Perhaps you’ve walked by the stately building, on Pennsylvania Ave SE right near Eastern Market and wondered what it was. I know I have, often. You’ve probably also noticed that there has been a lot of work done on the building – a full restoration is in the works. Turns out the building is the Old Naval Hospital, and it houses a long history of medicine in our nation’s capital.
The site on which the Old Naval Hospital stands has been associated with naval medicine since the Federal government moved to the city in 1800. An apothecary shop at the corner of Pennsylvania Avenue and 9th Street, where the hospital is now located, provided medical services and supplies to the nearby Navy Yard.
In 1864, President Abraham Lincoln signed an Act of Congress that authorized the building of the naval hospital. The final cost of building the hospital was $115,000, a lot for the 1860s. The fence surrounding the hospital was cast at the local iron foundry of F. & A. Schneider, as their name is stamped on the fence.
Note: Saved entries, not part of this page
## config.mk

```make
export PLATFORM = sky130hd
export DESIGN_NAME = wb_select_stage
export DESIGN_NICKNAME = d
export VERILOG_FILES = /design/src/rtl/wb_select_stage.sv
export SDC_FILE = /design/constraint.sdc
export NUM_CORES = 1
export LEC_CHECK = 0
export ABC_AREA = 1
export BUFFER_PORTS_ARGS = -buffer_cell sky130_fd_sc_hd__buf_2
export CORE_AREA = 5 5 76 78
export CTS_CLUSTER_SIZE = 30
export DETAILED_ROUTE_END_ITERATION = 16
export DIE_AREA = 0 0 81 83
export MAX_ROUTING_LAYER = met4
export PLACE_DENSITY = 0.9
export SETUP_SLACK_MARGIN = 0.2
export SLEW_MARGIN = 5
export SYNTH_ARGS = -nofsm -noshare
export SYNTH_HDL_FRONTEND = slang
export SYNTH_SLANG_ARGS = --single-unit
```

## constraint.sdc

```tcl
create_clock -name clk -period 3.5 [get_ports clk]
set_clock_uncertainty 0.2 [all_clocks]
set_input_delay 0.35 -clock clk [delete_from_list [all_inputs] [get_ports clk]]
set_output_delay 0.35 -clock clk [all_outputs]
set_load 0.03 [all_outputs]
```

## src/rtl/wb_select_stage.sv

```systemverilog
// Writeback-stage register and result selector for the 16-bit core, with retire counter.
// Optional WB_ERR_EN: flags OutSel=7 as illegal and suppresses its write.
module wb_select_stage #(
  parameter int DW   = 16,
  parameter int RW   = 3,
  parameter int CNTW = 16
) (
  input  logic            clk,
  input  logic            rst,
  input  logic            stall,
  input  logic            flush,
  input  logic            in_valid,
  input  logic [2:0]      OutSel,
  input  logic            mem_to_reg,
  input  logic            reg_write,
  input  logic [RW-1:0]   wr_reg_in,
  input  logic [DW-1:0]   alu_out,
  input  logic [DW-1:0]   mem_data,
  input  logic [DW-1:0]   pc_plus2,
  input  logic [DW-1:0]   rs_data,
  input  logic [DW-1:0]   imm,
  input  logic            halt_in,
  output logic [DW-1:0]   wr_data,
  output logic [RW-1:0]   wr_reg,
  output logic            wr_en,
  output logic            out_valid,
  output logic            halt,
  output logic [CNTW-1:0] retire_cnt,
  output logic            err
);

  logic [DW-1:0]   w_btr;
  logic [DW-1:0]   w_sel;
  logic [DW-1:0]   w_data_ld;
  logic            w_en_ld;
  logic [DW-1:0]   r_wr_data;
  logic [RW-1:0]   r_wr_reg;
  logic            r_wr_en;
  logic            r_out_valid;
  logic            r_halt;
  logic [CNTW-1:0] r_retire_cnt;

  always_comb begin
    w_btr = '0;
    for (int unsigned i = 0; i < DW; i++) begin
      w_btr[i] = rs_data[DW-1-i];
    end
  end

  always_comb begin
    w_sel = '0;
    case (OutSel)
      3'd0:    w_sel = w_btr;
      3'd1:    w_sel = {{(DW-1){1'b0}}, 1'b1};
      3'd2:    w_sel = '0;
      3'd3:    w_sel = pc_plus2;
      3'd4:    w_sel = imm;
      3'd5:    w_sel = {rs_data[7:0], imm[7:0]};
      default: w_sel = mem_to_reg ? mem_data : alu_out;
    endcase
  end

`ifdef WB_ERR_EN
  logic w_illegal;
  logic r_err;

  assign w_illegal = (OutSel == 3'd7);
  assign w_data_ld = w_illegal ? '0 : w_sel;
  assign w_en_ld   = in_valid & reg_write & ~halt_in & ~w_illegal;

  always_ff @(posedge clk) begin
    if (rst) begin
      r_err <= 1'b0;
    end else if (!flush && !stall && in_valid && w_illegal) begin
      r_err <= 1'b1;
    end
  end

  assign err = r_err;
`else
  assign w_data_ld = w_sel;
  assign w_en_ld   = in_valid & reg_write & ~halt_in;
  assign err       = 1'b0;
`endif

  // A flush still captures the selected data/address so the bubble contents are deterministic.
  always_ff @(posedge clk) begin
    if (rst) begin
      r_wr_data    <= '0;
      r_wr_reg     <= '0;
      r_wr_en      <= 1'b0;
      r_out_valid  <= 1'b0;
      r_halt       <= 1'b0;
      r_retire_cnt <= '0;
    end else if (flush) begin
      r_wr_data    <= w_data_ld;
      r_wr_reg     <= wr_reg_in;
      r_wr_en      <= 1'b0;
      r_out_valid  <= 1'b0;
    end else if (!stall) begin
      r_wr_data    <= w_data_ld;
      r_wr_reg     <= wr_reg_in;
      r_wr_en      <= w_en_ld;
      r_out_valid  <= in_valid;
      if (in_valid) begin
        r_retire_cnt <= r_retire_cnt + 1'b1;
        if (halt_in) begin
          r_halt <= 1'b1;
        end
      end
    end
  end

  assign wr_data    = r_wr_data;
  assign wr_reg     = r_wr_reg;
  assign wr_en      = r_wr_en;
  assign out_valid  = r_out_valid;
  assign halt       = r_halt;
  assign retire_cnt = r_retire_cnt;

endmodule

```

# [After elaboration in Yosys (flattened, before gate mapping)]
# Index checks and enable logic that the tools add are counted.
[classes] n_eq_ne=6 bitwise_logic=5 reduce_logical=4 mux=6 addsub=1
[ops] op="$pmux W16 S6" count=1
[ops] op="$mux W16" count=3
[ops] op="$add A16 B1 Y16 const B" count=1
[ops] op="$eq A3 B2 Y1 const B" count=2
[ops] op="$eq A3 B3 Y1 const B" count=2
[ops] op="$mux W3" count=2
[ops] op="$reduce_and A4 Y1" count=1
[ops] op="$eq A3 B1 Y1 const B" count=1
[ops] op="$logic_not A3 Y1" count=1
[ops] op="$not A1 Y1" count=3
[ops] op="$reduce_and A3 Y1" count=1
[ops] op="$and A1 B1 Y1" count=2
[ops] op="$ne A2 B1 Y1 const B" count=1
[ops] op="$reduce_or A2 Y1" count=1
[word_totals] regBits=38 input_bits=94 wordCells=28

# [Logic depth before layout (Yosys ltp)]
# Gate-level depths: netlist of the first run.
[logic_depth] depth_word=4 mapped_depth=8 depth_no_buf=8

# [Worst setup path after synthesis of the first run]
# Ideal clock, no wire load.
[synth_path] path_type="reg2reg" start="reg r_retire_cnt[0] (netlist: retire_cnt[0])" end="reg r_retire_cnt[12] (netlist: retire_cnt[12])" stages_incl_launch_ff=9 synth_period_minus_slack_ps=1782 required_time_ps=3186 path_buffers=0 arrival_time_ps=1469 setup_slack_ps=1718 cell_sequence="dfxtp_1 -> ha_1 -> nand2_1 -> nor2_1 -> nand4_1 -> nor2_1 -> nand2_1 -> nand2_1 -> nor2_1"
[synth_between] elab_chain_cells=1
[synth_rtl] element="start: declaration" line_no="41" text="logic [CNTW-1:0] r_retire_cnt;"
[synth_rtl] element="start signal: assignment" line_no="106" text="r_retire_cnt <= r_retire_cnt + 1'b1;"
[synth_rtl] element="$add A16 B1 Y16" line_no="106"
# No other way between the ends.
# A chain may end at the register's enable or synchronous reset.

# [Final worst setup path of the first run]
# Ends and elaborated chain as after synthesis.

==> flow_metrics.env, run 1 <==
export IMPL_clkTransAtPathRegs_ps=70
export IMPL_clk_latency_ps=280
export IMPL_synthesis_area_mm2=0.00226
export IMPL_cp_depth=8
export IMPL_cap_viol_max_count=0
export IMPL_synth_mux_area_share_pct=0
export IMPL_root_buffer="clkbuf_8"
export IMPL_dieArea_mm2=0.00672
export IMPL_first_pass_iters=5
export IMPL_synth_adder_area_share_pct=0.553
export IMPL_worst_path_max_delay_cell="dfxtp_1"
export IMPL_switchingPower_mw=0.291
export IMPL_reg2reg_from="retire_cnt[0]"
export IMPL_vias=2891
export IMPL_utilization_pct=60.1
export IMPL_synth_edf_count=0
export IMPL_boundaryPins=133
export IMPL_r2r_slack_ps=1700
export IMPL_critical_path_max_stage_delay_ps=470
export IMPL_power_share_switching_pct=29.7
export IMPL_endpoint="retire_cnt[12]"
export IMPL_die_h_um=83
export IMPL_ir_worst_vdd_mv=0.164
export IMPL_fin_nets=586
export IMPL_synthXorXnorAreaFrac_pct=0.387
export IMPL_yosys_top_cells_count="nand2_1, nor2_1, o21ai_0"
export IMPL_synth_top_area_share_pct=33.6
export IMPL_hold_viol_final=0
export IMPL_yosysSeqAreaShare_pct=33.6
export IMPL_slew_headroom_pct=56.0
export IMPL_fp_coreArea_mm2=0.00501
export IMPL_track_usage_pct=23.0
export IMPL_required_ps=3480
export IMPL_cts_tree="done"
export IMPL_synth_compound_area_share_pct=22.6
export IMPL_worstSetupPathType="flip-flop to flip-flop"
export IMPL_post_synth_num_cell_types=25
export IMPL_reg2reg_to="retire_cnt[12]"
export IMPL_grt_pass1_wl_mm=12.1
export IMPL_synth_top_family_by_area="simple AND/OR/NAND/NOR gates"
export IMPL_synthCells=367
export IMPL_post_cts_setup_buffers=0
export IMPL_fillers=483
export IMPL_drt_iter0_markers=166
export IMPL_io_buffer_count=131
export IMPL_clkPwrFrac_pct=29.7
export IMPL_slew_viol_final=0
export IMPL_start_kind="flip-flop"
export IMPL_postRouteAntennaNets=0
export IMPL_end_kind="flip-flop"
export IMPL_setup_violations=0
export IMPL_crit_family="simple AND/OR/NAND/NOR gates"
export IMPL_clock_sinks=38
export IMPL_cp_num_buf_inv=0
export IMPL_hold_class="input pin to flip-flop"
export IMPL_first_global_vias=2733
export IMPL_crit_arrival_ps=1780
export IMPL_remaining_drc_errors=0
export IMPL_wl_per_cell_um=13.2
export IMPL_p_comb_share_pct=22.9
export IMPL_gp_congestion=0.987
export IMPL_timing_final_crit_share_pct=51.3
export IMPL_rsz0062_at_grt="false"
export IMPL_max_freq_ghz=0.557
export IMPL_met2_length_mm=3.55
export IMPL_ys_ff_latch=38
export IMPL_cts_max_level=2
export IMPL_synth_most_common_cell="nand2_1"
export IMPL_viasPerCell=5.16
export IMPL_yosys_area_top_type="dfxtp_1"
export IMPL_antennaDiodeCount=0
export IMPL_wl_mm=7.40
export IMPL_tightest_slew_ps=660
export IMPL_dr_wl_met3_um=611
export IMPL_cts_buffers=5
export IMPL_power_leakage_nw=1.45
export IMPL_clockBufferDepth=2
export IMPL_dpl_hpwl_mm=5.95
export IMPL_synth_flop_cell="dfxtp_1"
export IMPL_initial_core_util_pct=45.2
export IMPL_die_w_um=81
export IMPL_cellPowerDensity_mw_per_mm2=325
export IMPL_grt_max_degree=29
export IMPL_m1WireLength_mm=3.01
export IMPL_cts_repair_resized=0
export IMPL_path_cells="ha_1 -> nand2_1 -> nor2_1 -> nand4_1 -> nor2_1 -> nand2_1 -> nand2_1 -> nor2_1"
export IMPL_internal_power_mw=0.688
export IMPL_rows=26
export IMPL_pwr_share_seq_pct=47.4
export IMPL_period_needed_ps=1800
export IMPL_ys_warnings_count=0
export IMPL_overflow=0
export IMPL_finalSetupTns_ps=0
export IMPL_top_layer="met4"
export IMPL_synthSimpleGateAreaFrac_pct=34.0
export IMPL_synth_area_leaders="dfxtp_1, nand2_1, o21ai_0, a21oi_1, nor2_1"
export IMPL_startpoint="retire_cnt[0]"
export IMPL_antenna_found_initial=0
export IMPL_synthArstFlopShare_pct=0
export IMPL_final_layout_size_suffix_gt1_share_pct=29.8
export IMPL_cp_max_fo=8
export IMPL_area_growth_pct=33.1
export IMPL_status="finished, final reports clean"
export IMPL_holdBufCountCts=0
export IMPL_syn_nets=462
export IMPL_r2r_cells=8
export IMPL_p_total_mw=0.979
export IMPL_synth_area_per_cell_um2=6.16
-- stage by stage --
stage / setup slack, ps / hold WS, ps / instances / instance area [um2]
2_1_floorplan: 1720 / 286 / 367 / 2260
3_3_place_gp: 1670 / 246 / 554 / 2930
3_5_place_dp: 1580 / 255 / 554 / 2930
4_1_cts: 1730 / 104 / 560 / 3010
5_1_grt: 1560 / 119 / 560 / 3010
6_report: 1700 / 118 / 560 / 3010
-- power by group through the flow --
stage	sequential (mW)	combinational [mW]	clock, mW
finish	0.464	0.225	0.290
global route	0.466	0.248	0.320
CTS	0.464	0.224	0.299
detailed placement	0.473	0.224	0
global placement	0.473	0.220	0
floorplan	0.512	0.0907	0
-- area by class of cell --
type / count / area, um2 / area share, %
Sequential cell: 38 / 761 / 25.3
Timing Repair Buffer: 132 / 663 / 22.0
Multi-Input combinational cell: 284 / 1300 / 43.3
Inverter: 30 / 113 / 3.74
Clock buffer: 6 / 82.6 / 2.74
Tap cell: 70 / 87.6 / 2.91
-- layer usage --
metal | track usage (%) | up-vias
met5 | - | -
met4 | 8.29 | 0
met3 | 3.68 | 21
met2 | 36.9 | 155
met1 | 28.9 | 1261
li1 | - | 1454
-- worst min-delay path by stage --
stage / from / cells past startpoint / end
after detailed placement: out_valid / 2 / out_valid
after CTS: halt_in / 3 / halt
after global routing: halt_in / 3 / halt
after global placement: out_valid / 2 / out_valid
after floorplan: stall / 2 / wr_en
final: wr_reg_in[2] / 3 / wr_reg[2]
-- layout by cell type (no fill, tap or decap) --
master	count
inv_2	1
nor2_2	1
a41oi_1	8
clkbuf_8	6
conb_1	1
or2_2	1
nor2_1	52
buf_2	131
o21a_1	1
buf_4	1
dfxtp_1	38
nand4_1	4
ha_1	1
nand2_1	103
nand2_2	1
o21ai_1	2
a21oi_1	40
nor2_4	3
inv_1	29
xor2_1	1
o21bai_1	1
nand3_1	20
o21ai_0	43
or3b_2	1
-- kinds of logic (layout without fill, tap and decap cells) --
| group | count (synthesis) | after routing |
|---|---|---|
| buffers and inverters | 45 | 168 |
| xor gates and xnor gates | 1 | 1 |
| and+or+nand+nor | 186 | 186 |
| AOI/OAI and AO/OA | 95 | 95 |
| adders and majority gates | 1 | 1 |
| other | 1 | 1 |
| DFF | 38 | 38 |
-- tightest hold or removal path: stages --
cell	delay, ps
buf_2	80
o21ai_0	70
nor2_1	70
Note: power is estimated with default switching activity, not from simulation.
==> run 2: changes to the inputs <==
--- a/config.mk
+++ b/config.mk
@@ -7,12 +7,12 @@
 export LEC_CHECK = 0
 export ABC_AREA = 1
 export BUFFER_PORTS_ARGS = -buffer_cell sky130_fd_sc_hd__buf_2
-export CORE_AREA = 5 5 76 78
+export CORE_AREA = 5 5 82 84
 export CTS_CLUSTER_SIZE = 30
 export DETAILED_ROUTE_END_ITERATION = 16
-export DIE_AREA = 0 0 81 83
+export DIE_AREA = 0 0 87 89
 export MAX_ROUTING_LAYER = met4
-export PLACE_DENSITY = 0.9
+export PLACE_DENSITY = 0.82
 export SETUP_SLACK_MARGIN = 0.2
 export SLEW_MARGIN = 5
 export SYNTH_ARGS = -nofsm -noshare
==> constraint.sdc (replaced) <==
create_clock -name clk -period 1.5 [get_ports clk]
set_clock_uncertainty 0.2 [all_clocks]
set_input_delay 0.15 -clock clk [delete_from_list [all_inputs] [get_ports clk]]
set_output_delay 0.15 -clock clk [all_outputs]
set_load 0.03 [all_outputs]
==> flow_metrics.env, run 2 (synthesis gave the netlist of run 1 again) <==
export IMPL_max_freq_ghz=0.658
export IMPL_stdcell_area_mm2=0.00374
export IMPL_first_pass_iters=5
export IMPL_hold_class="input pin to flip-flop"
export IMPL_power_leakage_nw=1.79
export IMPL_cts_max_level=2
export IMPL_utilization_pct=63.9
export IMPL_io_buffer_count=131
export IMPL_grt_pass1_wl_mm=14.3
export IMPL_tightest_slew_ps=573
export IMPL_vias=3177
export IMPL_multiInputGateArea_mm2=0.00141
export IMPL_remaining_drc_errors=0
export IMPL_postRouteAntennaNets=0
export IMPL_cts_buffers=5
export IMPL_worstSetupPathType="flip-flop to flip-flop"
export IMPL_regArea_um2=812
export IMPL_rsz0062_at_grt="true"
export IMPL_clockBufferDepth=2
export IMPL_status="complete, but fails checks"
export IMPL_wl_per_cell_um=14.2
export IMPL_crit_arrival_ps=1490
export IMPL_rows=28
export IMPL_viasPerCell=5.10
export IMPL_antenna_found_initial=0
export IMPL_cellPowerDensity_mw_per_mm2=683
export IMPL_start_kind="flip-flop"
export IMPL_violations="negative setup slack"
export IMPL_die_h_um=89
export IMPL_area_growth_pct=65.2
export IMPL_fin_nets=642
export IMPL_end_kind="flip-flop"
export IMPL_grt_max_degree=20
export IMPL_cp_max_fo=5
export IMPL_cts_tree="done"
export IMPL_first_global_vias=3299
export IMPL_ir_worst_vdd_mv=0.454
export IMPL_drt_iter0_markers=129
export IMPL_root_buffer="clkbuf_8"
export IMPL_boundaryPins=133
export IMPL_place_area_mm2=0.00309
export IMPL_hold_viol_final=0
export IMPL_fillers=496
export IMPL_p_total_mw=2.55
export IMPL_clk_latency_ps=300
export IMPL_clkTransAtPathRegs_ps=80
export IMPL_setup_violations=4
export IMPL_fp_coreArea_mm2=0.00585
export IMPL_final_cell_mix="buf_2, nand2_1, nor2_1, o21ai_0, a21oi_1"
export IMPL_die_w_um=87
export IMPL_slew_headroom_pct=61.7
export IMPL_clock_sinks=38
export IMPL_antennaDiodeCount=0
export IMPL_dpl_hpwl_mm=6.15
export IMPL_timing_final_crit_share_pct=101
export IMPL_dieArea_mm2=0.00774
export IMPL_cap_viol_max_count=0
export IMPL_slew_viol_final=0
export IMPL_required_ps=1470
export IMPL_overflow=0
export IMPL_fin_ws_ps=-19.9
export IMPL_initial_core_util_pct=38.7
export IMPL_period_needed_ps=1520
export IMPL_track_usage_pct=23.8
export IMPL_gp_congestion=0.883
export IMPL_final_layout_size_suffix_gt1_share_pct=37.8
export IMPL_wl_mm=8.84
export IMPL_final_common_cell="buf_2"
## run 2: cell type report
cell class / count / share of cell area [%]
clock buffer: 6 / 1.94
clock inverter: 2 / 0.904
inverter: 30 / 3.01
multi-input combinational: 284 / 37.7
sequential: 38 / 21.7
tap: 75 / 2.51
timing repair buffer: 188 / 32.2
## run 2: final timing paths
| kind | cells after the start | start | slack, ps | to |
|---|---|---|---|---|
| max | 7 | retire_cnt[4] | -20 | retire_cnt[14] |
| min | 5 | pc_plus2[8] | 30 | wr_data[8] |
| max reg2reg | 7 | retire_cnt[4] | -20 | retire_cnt[14] |
| min reg2reg | 1 | retire_cnt[0] | 260 | retire_cnt[0] |
## run 2: worst max-delay path, cell delays in order (launching register included)
cell and delay, ps:
dfxtp_4 370, nand2_4 80, nor2_1 180, nand4_1 240, nor2_1 150, nand2_1 70, nand2_1 60, nor2_1 30
## run 2: report_power, final
part / internal, mW / leakage (nW) / switching (mW) / total, mW
logic: 0.277 / 1.41 / 0.360 / 0.637
clock network: 0.491 / 0.0528 / 0.365 / 0.857
registers: 1.03 / 0.322 / 0.0244 / 1.06
total: 1.80 / 1.79 / 0.750 / 2.55
## run 2: metrics by stage
stage | std cells | hold slack [ps] | setup TNS (ps) | setup WS, ps
6_report | 623 | 34.0 | -62.0 | -19.9
2_1_floorplan | 367 | 86.0 | 0 | 4.71
3_3_place_gp | 570 | 201 | 0 | 26.2
4_1_cts | 621 | 22.9 | -16.8 | -16.8
3_5_place_dp | 570 | 215 | -67.0 | -60.7
5_1_grt | 623 | 46.4 | -678 | -157
## run 2: per-layer routing
layer / global-route usage (%) / vias to the layer above / wire length [um]
met5: - / - / 0
met4: 10.1 / 0 / 320
met3: 5.07 / 27 / 637
met2: 42.6 / 153 / 4490
met1: 25.5 / 1430 / 3390
li1: - / 1567 / -
## run 2: what timing repair did
action	in CTS	in global routing
hold buffers	32	1
gates resized for setup	24	14
gates cloned	0	0
pin swaps	11	7
setup endpoints to repair	10	18
endpoints found under the hold margin	20	2
setup buffers	11	2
The hospital was meant to treat soldiers during the Civil War, but wasn’t completed until after the war had ended. It closed as a hospital in 1903, as the Secretary of the Navy called it “antiquated and insufficient, and conforms in no respect to the conditions of modern hospital requirements.”
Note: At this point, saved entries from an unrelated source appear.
--- src/rtl/rf_wr_arbiter.sv ---
// Register-file write-port arbiter: writeback has priority, MDU results fill free or stalled slots.
// Optional starvation guard (forced one-cycle stall) enabled by defining RF_WR_ARB_STARVE_EN.
module rf_wr_arbiter
    import rf_wr_arbiter_pkg::*;
#(
    parameter int unsigned STARVE_LIMIT = 8,
    parameter int unsigned CNT_WIDTH    = 4
) (
    input  logic                       clk,
    input  logic                       nrst,
    input  logic                       i_exec_stall,
    input  logic                       i_mem_stall,
    input  logic                       i_fetch_stall,
    input  logic [CPU_REGNO_WIDTH-1:0] i_wb_rd_no,
    input  logic [CPU_REG_WIDTH-1:0]   i_wb_rd_val,
    input  logic                       i_mdu_req,
    input  logic [CPU_REGNO_WIDTH-1:0] i_mdu_rd_no,
    input  logic [CPU_REG_WIDTH-1:0]   i_mdu_rd_val,
    output logic                       o_mdu_ack,
    output logic                       o_arb_stall,
    output logic [CPU_REGNO_WIDTH-1:0] o_rf_wr_no,
    output logic [CPU_REG_WIDTH-1:0]   o_rf_wr_val
);

    if (STARVE_LIMIT < 2 || STARVE_LIMIT > (2 ** CNT_WIDTH) - 1) begin : g_bad_limit
        $error("rf_wr_arbiter: STARVE_LIMIT out of range for CNT_WIDTH");
    end

    logic                       arb_stall_q;
    logic                       core_stall;
    logic                       grant;
    logic [CPU_REGNO_WIDTH-1:0] wr_no_q,  wr_no_d;
    logic [CPU_REG_WIDTH-1:0]   wr_val_q, wr_val_d;

    assign core_stall = i_exec_stall | i_mem_stall | i_fetch_stall | arb_stall_q;
    assign grant      = i_mdu_req & ((i_wb_rd_no == '0) | core_stall);

    assign o_mdu_ack   = grant;
    assign o_arb_stall = arb_stall_q;
    assign o_rf_wr_no  = wr_no_q;
    assign o_rf_wr_val = wr_val_q;

    // A stalled writeback stage re-presents its held value after release, so a
    // stalled slot can be handed to the MDU without losing writeback data.
    always_comb begin
        wr_no_d  = wr_no_q;
        wr_val_d = wr_val_q;
        if (grant) begin
            wr_no_d  = i_mdu_rd_no;
            wr_val_d = i_mdu_rd_val;
        end else if (!core_stall) begin
            wr_no_d  = i_wb_rd_no;
            wr_val_d = i_wb_rd_val;
        end else begin
            wr_no_d  = '0;
        end
    end

    always_ff @(posedge clk or negedge nrst) begin
        if (!nrst) begin
            wr_no_q  <= '0;
            wr_val_q <= '0;
        end else begin
            wr_no_q  <= wr_no_d;
            wr_val_q <= wr_val_d;
        end
    end

`ifdef RF_WR_ARB_STARVE_EN
    localparam logic [CNT_WIDTH-1:0] CNT_LAST = CNT_WIDTH'(STARVE_LIMIT - 1);

    arb_state_e           state_q, state_d;
    logic [CNT_WIDTH-1:0] wait_cnt_q, wait_cnt_d;
    logic                 arb_stall_d;

    always_comb begin
        state_d     = state_q;
        wait_cnt_d  = wait_cnt_q;
        arb_stall_d = 1'b0;
        unique case (state_q)
            ARB_IDLE: begin
                if (i_mdu_req && !grant) begin
                    if (wait_cnt_q == CNT_LAST) begin
                        state_d     = ARB_FORCE;
                        arb_stall_d = 1'b1;
                    end else if (wait_cnt_q != '1) begin
                        wait_cnt_d = wait_cnt_q + CNT_WIDTH'(1);
                    end
                end else begin
                    wait_cnt_d = '0;
                end
            end
            // The forced stall guarantees the grant; a dropped req also lands back in IDLE.
            ARB_FORCE: begin
                state_d    = ARB_IDLE;
                wait_cnt_d = '0;
            end
            default: begin
                state_d    = ARB_IDLE;
                wait_cnt_d = '0;
            end
        endcase
    end

    always_ff @(posedge clk or negedge nrst) begin
        if (!nrst) begin
            state_q     <= ARB_IDLE;
            wait_cnt_q  <= '0;
            arb_stall_q <= 1'b0;
        end else begin
            state_q     <= state_d;
            wait_cnt_q  <= wait_cnt_d;
            arb_stall_q <= arb_stall_d;
        end
    end
`else
    assign arb_stall_q = 1'b0;
`endif

endmodule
The building then was used as hospital Corps training school, the headquarters of the Naval Reserve in the teens, temporary home to ex-soldiers until the 60s, and then the headquarters of the Center for Youth Services in the 80s and 90s. Then, the publicly-owned building stood abandoned for years.
Beginning last summer, the Old Naval Hospital Foundation is now restoring the building. Plans are for the building to become the Hill Center, a campus-like center for lifelong learning, cultural enrichment, and community life.